## [WORK INSTRUCTIONS]
After finding the line that includes "0.474 | 0.09 / 0.09 | 1 |" in the records below, transcribe it and each line after it through the last, exactly, and add nothing.
=== Section Start ===
Source: an optimization exercise on an open RTL-to-GDS flow (aim: small area and a short achievable clock period). Production flows keep margins and buffers that such runs may drop. Function was checked by simulation only, so behaviour that the tests miss may differ from the original. Power is estimated from default activity; no workload was simulated.

Design MEMCTRL_CORE, start of the top module:
module MEMCTRL_CORE(
   BIST_PASS,
   MEM_ADDR, MEM_CE, MEM_WEB, MEM_OEB, MEM_CSB, MEM_IDATA, MEM_ODATA_SELECT,
   SPARE_MEM_ADDR, SPARE_MEM_CE, SPARE_MEM_WEB, SPARE_MEM_OEB, SPARE_MEM_CSB,
   SPARE_MEM_IDATA, SPARE_MEM_ODATA_SELECT,
   ADDR, CE, CLK, CSB, IDATA, OEB, RSTN, WEB, BIST_EN, BIST_MODE, MEM_ODATA
   );
   input  [15:0]        ADDR;
   input                CE;
   input                CLK;
   input                CSB;
   input [7:0]          IDATA;
   input                OEB;
   input                RSTN;
   input                WEB;
   input                BIST_EN;
   input [2:0]          BIST_MODE;
   input [7:0]          MEM_ODATA;
   output               BIST_PASS;
   output [9:0]         MEM_ADDR;
   output               MEM_CE;
   output               MEM_WEB;
   output [63:0]        MEM_OEB;
   output [63:0]        MEM_CSB;
   output [7:0]         MEM_IDATA;
   output [5:0]         MEM_ODATA_SELECT;
   output [6:0]         SPARE_MEM_ADDR;
   output               SPARE_MEM_CE;
   output               SPARE_MEM_WEB;
   output [24:0]        SPARE_MEM_OEB;
   output [24:0]        SPARE_MEM_CSB;
   output [7:0]         SPARE_MEM_IDATA;
   output [4:0]         SPARE_MEM_ODATA_SELECT;
   localparam NF = 25;           
   wire en0 = BIST_EN & BIST_MODE[0];    
   wire en1 = BIST_EN & BIST_MODE[1];    
   wire en2 = BIST_EN & BIST_MODE[2];    
   wire ent = en1 | en2;                 
   reg       s0, s1, s2, st;
   reg [1:0] k0, k1, k2, kt;
   wire step0 = en0 & s0 & (&k0);
   wire step1 = en1 & s1 & (&k1);
   wire step2 = en2 & s2 & (&k2);
   wire stept = ent & st & (&kt);
  ...
Size in the first run: roughly 2000 cells after synthesis, ~0.022 mm² of cells after synthesis.
==> flow/config.mk <==
export PLATFORM = sky130hd
export DESIGN_NAME = MEMCTRL_CORE
export DESIGN_NICKNAME = MEMCTRL_CORE
export VERILOG_FILES = /design/flow/design.v
export SDC_FILE = /design/flow/constraint.sdc
export NUM_CORES = 4
export LEC_CHECK = 0
export CAP_MARGIN = 0
export CORE_MARGIN = 2
export CORE_UTILIZATION = 65
export CTS_BUF_LIST = sky130_fd_sc_hd__clkbuf_16
export CTS_CLUSTER_DIAMETER = 100
export CTS_CLUSTER_SIZE = 20
export SLEW_MARGIN = 0
==> flow/constraint.sdc <==
create_clock -name core_clock -period 350.0 [get_ports {CLK}]
set_input_delay 70.0000 -clock core_clock [delete_from_list [all_inputs] [get_ports {CLK}]]
set_output_delay 70.0000 -clock core_clock [all_outputs]
set_load 0.01 [all_outputs]
standard.sh (not shown) runs the stock make flow with config.mk's settings and CLKGATE_MAP_FILE= SYNTH_SCRIPT=/design/flow/synth_recipe.tcl, a recipe that flattens the netlist after the stock synthesis.
==> flow/flow/run.sh <==
#!/bin/bash
# The standard layout (standard.sh: standard synthesis, floorplan, place,
# CTS, route, finish), except that the buffers put on the input and output
# ports are the smallest buffer cell instead of the resizer's default choice,
# and the clock tree is built without dummy balancing loads.
# make's full output goes to flow_make.log; each ORFS step keeps its own log
# under orfs/logs/.
set -euo pipefail
bash standard.sh \
  "BUFFER_PORTS_ARGS=-buffer_cell sky130_fd_sc_hd__buf_1" \
  "CTS_ARGS=-sink_clustering_enable -repair_clock_nets -sink_clustering_size 20 -sink_clustering_max_diameter 100 -buf_list sky130_fd_sc_hd__clkbuf_16 -dont_use_dummy_load" \
  finish > flow_make.log 2>&1
The starting point ran to the end with no violations.
Then changed:
==> flow/flow/run.sh (replaced) <==
#!/bin/bash
# The standard layout (standard.sh: standard synthesis, floorplan, place,
# CTS, route, finish), except that the buffers put on the input and output
# ports are the smallest buffer cell instead of the resizer's default choice.
# make's full output goes to flow_make.log; each ORFS step keeps its own log
# under orfs/logs/.
set -euo pipefail
bash standard.sh "BUFFER_PORTS_ARGS=-buffer_cell sky130_fd_sc_hd__buf_1" finish > flow_make.log 2>&1
Settings changed: CAP_MARGIN 0 to 20, CORE_UTILIZATION 65 to 40, SLEW_MARGIN 0 to 20.
Effect: The new run completed without violations. Critical path depth does not change. Final cell count went up by 10%. Area after synthesis stays the same. Setup slack got worse by 170 ps. Via count went down by 1.7%. Maximum frequency stays flat. Synthesized cell count does not change. Total power went up by 2.0%. Worst hold slack got worse by 21 ps. Combinational power went up by about 2%. Routed wire length went up by 4.9%.

========
Starting RTL as in the previous note.
==> flow/config.mk <==
export PLATFORM = sky130hd
export DESIGN_NAME = MEMCTRL_CORE
export DESIGN_NICKNAME = MEMCTRL_CORE
export VERILOG_FILES = /design/flow/design.v
export SDC_FILE = /design/flow/constraint.sdc
export NUM_CORES = 4
export LEC_CHECK = 0
export CAP_MARGIN = 0
export CORE_MARGIN = 2
export CORE_UTILIZATION = 65
export CTS_BUF_LIST = sky130_fd_sc_hd__clkbuf_16
export CTS_CLUSTER_DIAMETER = 100
export CTS_CLUSTER_SIZE = 20
export SLEW_MARGIN = 0
==> flow/constraint.sdc <==
create_clock -name core_clock -period 350.0 [get_ports {CLK}]
set_input_delay 70.0000 -clock core_clock [delete_from_list [all_inputs] [get_ports {CLK}]]
set_output_delay 70.0000 -clock core_clock [all_outputs]
set_load 0.01 [all_outputs]
==> flow/flow/run.sh <==
#!/bin/bash
# The standard layout (standard.sh: standard synthesis, floorplan, place,
# CTS, route, finish), except that the buffers put on the input and output
# ports are the smallest buffer cell instead of the resizer's default choice,
# and the clock tree is built without dummy balancing loads.
# make's full output goes to flow_make.log; each ORFS step keeps its own log
# under orfs/logs/.
set -euo pipefail
bash standard.sh \
  "BUFFER_PORTS_ARGS=-buffer_cell sky130_fd_sc_hd__buf_1" \
  "CTS_ARGS=-sink_clustering_enable -repair_clock_nets -sink_clustering_size 12 -sink_clustering_max_diameter 80 -buf_list sky130_fd_sc_hd__clkbuf_8 -dont_use_dummy_load" \
  finish > flow_make.log 2>&1
Next try:
--- a/flow/flow/run.sh
+++ b/flow/flow/run.sh
@@ -10,3 +10,3 @@
   "BUFFER_PORTS_ARGS=-buffer_cell sky130_fd_sc_hd__buf_1" \
-  "CTS_ARGS=-sink_clustering_enable -repair_clock_nets -sink_clustering_size 12 -sink_clustering_max_diameter 80 -buf_list sky130_fd_sc_hd__clkbuf_8 -dont_use_dummy_load" \
+  "CTS_ARGS=-sink_clustering_enable -repair_clock_nets -sink_clustering_size 20 -sink_clustering_max_diameter 100 -buf_list sky130_fd_sc_hd__clkbuf_16 -dont_use_dummy_load" \
   finish > flow_make.log 2>&1
Settings changed: CAP_MARGIN 0 to 20, SLEW_MARGIN 0 to 20.
The new run went through all stages and came out clean.
Register-to-register slack loses 50 ps.
Synthesized cell count stays the same.
First-iteration DRC count is higher by 4.9%.

==> port drivers added, routing unchanged <==
No port has a modelled driver above. Below, the same layouts with a new extraction and two added sets of constraints. Step 1 sets driving cells, clkbuf_16 on the clock port and buf_2 on the other inputs (assumed; they add their load-dependent delay and slew). Step 2 also shifts input and output timing later by t, the mid clock arrival at the registers, as if the neighbouring blocks saw the same clock. a / b / c = ideal ports / drivers / drivers and shift; a / b = the first two.
| run | t (ns) | setup slack, ns | worst hold slack (ns) | worst register clock-pin slew, ns | pins driven straight from the clock port |
|---|---|---|---|---|---|
| the first run of note 1 | 0.593 | 276.628 / 276.659 / 276.066 | 0.474 / 0.474 / 0.474 | 0.09 / 0.09 | 1 |
| the second run of note 1 | 0.625 | 276.462 / 276.498 / 275.873 | 0.453 / 0.453 / 0.453 | 0.10 / 0.10 | 1 |
| the first run of note 2 | 0.603 | 276.557 / 276.585 / 275.981 | 0.469 / 0.469 / 0.469 | 0.10 / 0.10 | 1 |
| the second run of note 2 | 0.589 | 276.623 / 276.656 / 276.068 | 0.479 / 0.479 / 0.479 | 0.09 / 0.09 | 1 |
After both steps every run listed still meets setup and hold. For the second run of note 1, which loses most, drivers alone change the setup slack by +0.036 ns; drivers and shift together by -0.589 ns.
=== Section End ===
## [TASK OUTPUT]
| the first run of note 1 | 0.593 | 276.628 / 276.659 / 276.066 | 0.474 / 0.474 / 0.474 | 0.09 / 0.09 | 1 |
| the second run of note 1 | 0.625 | 276.462 / 276.498 / 275.873 | 0.453 / 0.453 / 0.453 | 0.10 / 0.10 | 1 |
| the first run of note 2 | 0.603 | 276.557 / 276.585 / 275.981 | 0.469 / 0.469 / 0.469 | 0.10 / 0.10 | 1 |
| the second run of note 2 | 0.589 | 276.623 / 276.656 / 276.068 | 0.479 / 0.479 / 0.479 | 0.09 / 0.09 | 1 |
After both steps every run listed still meets setup and hold. For the second run of note 1, which loses most, drivers alone change the setup slack by +0.036 ns; drivers and shift together by -0.589 ns.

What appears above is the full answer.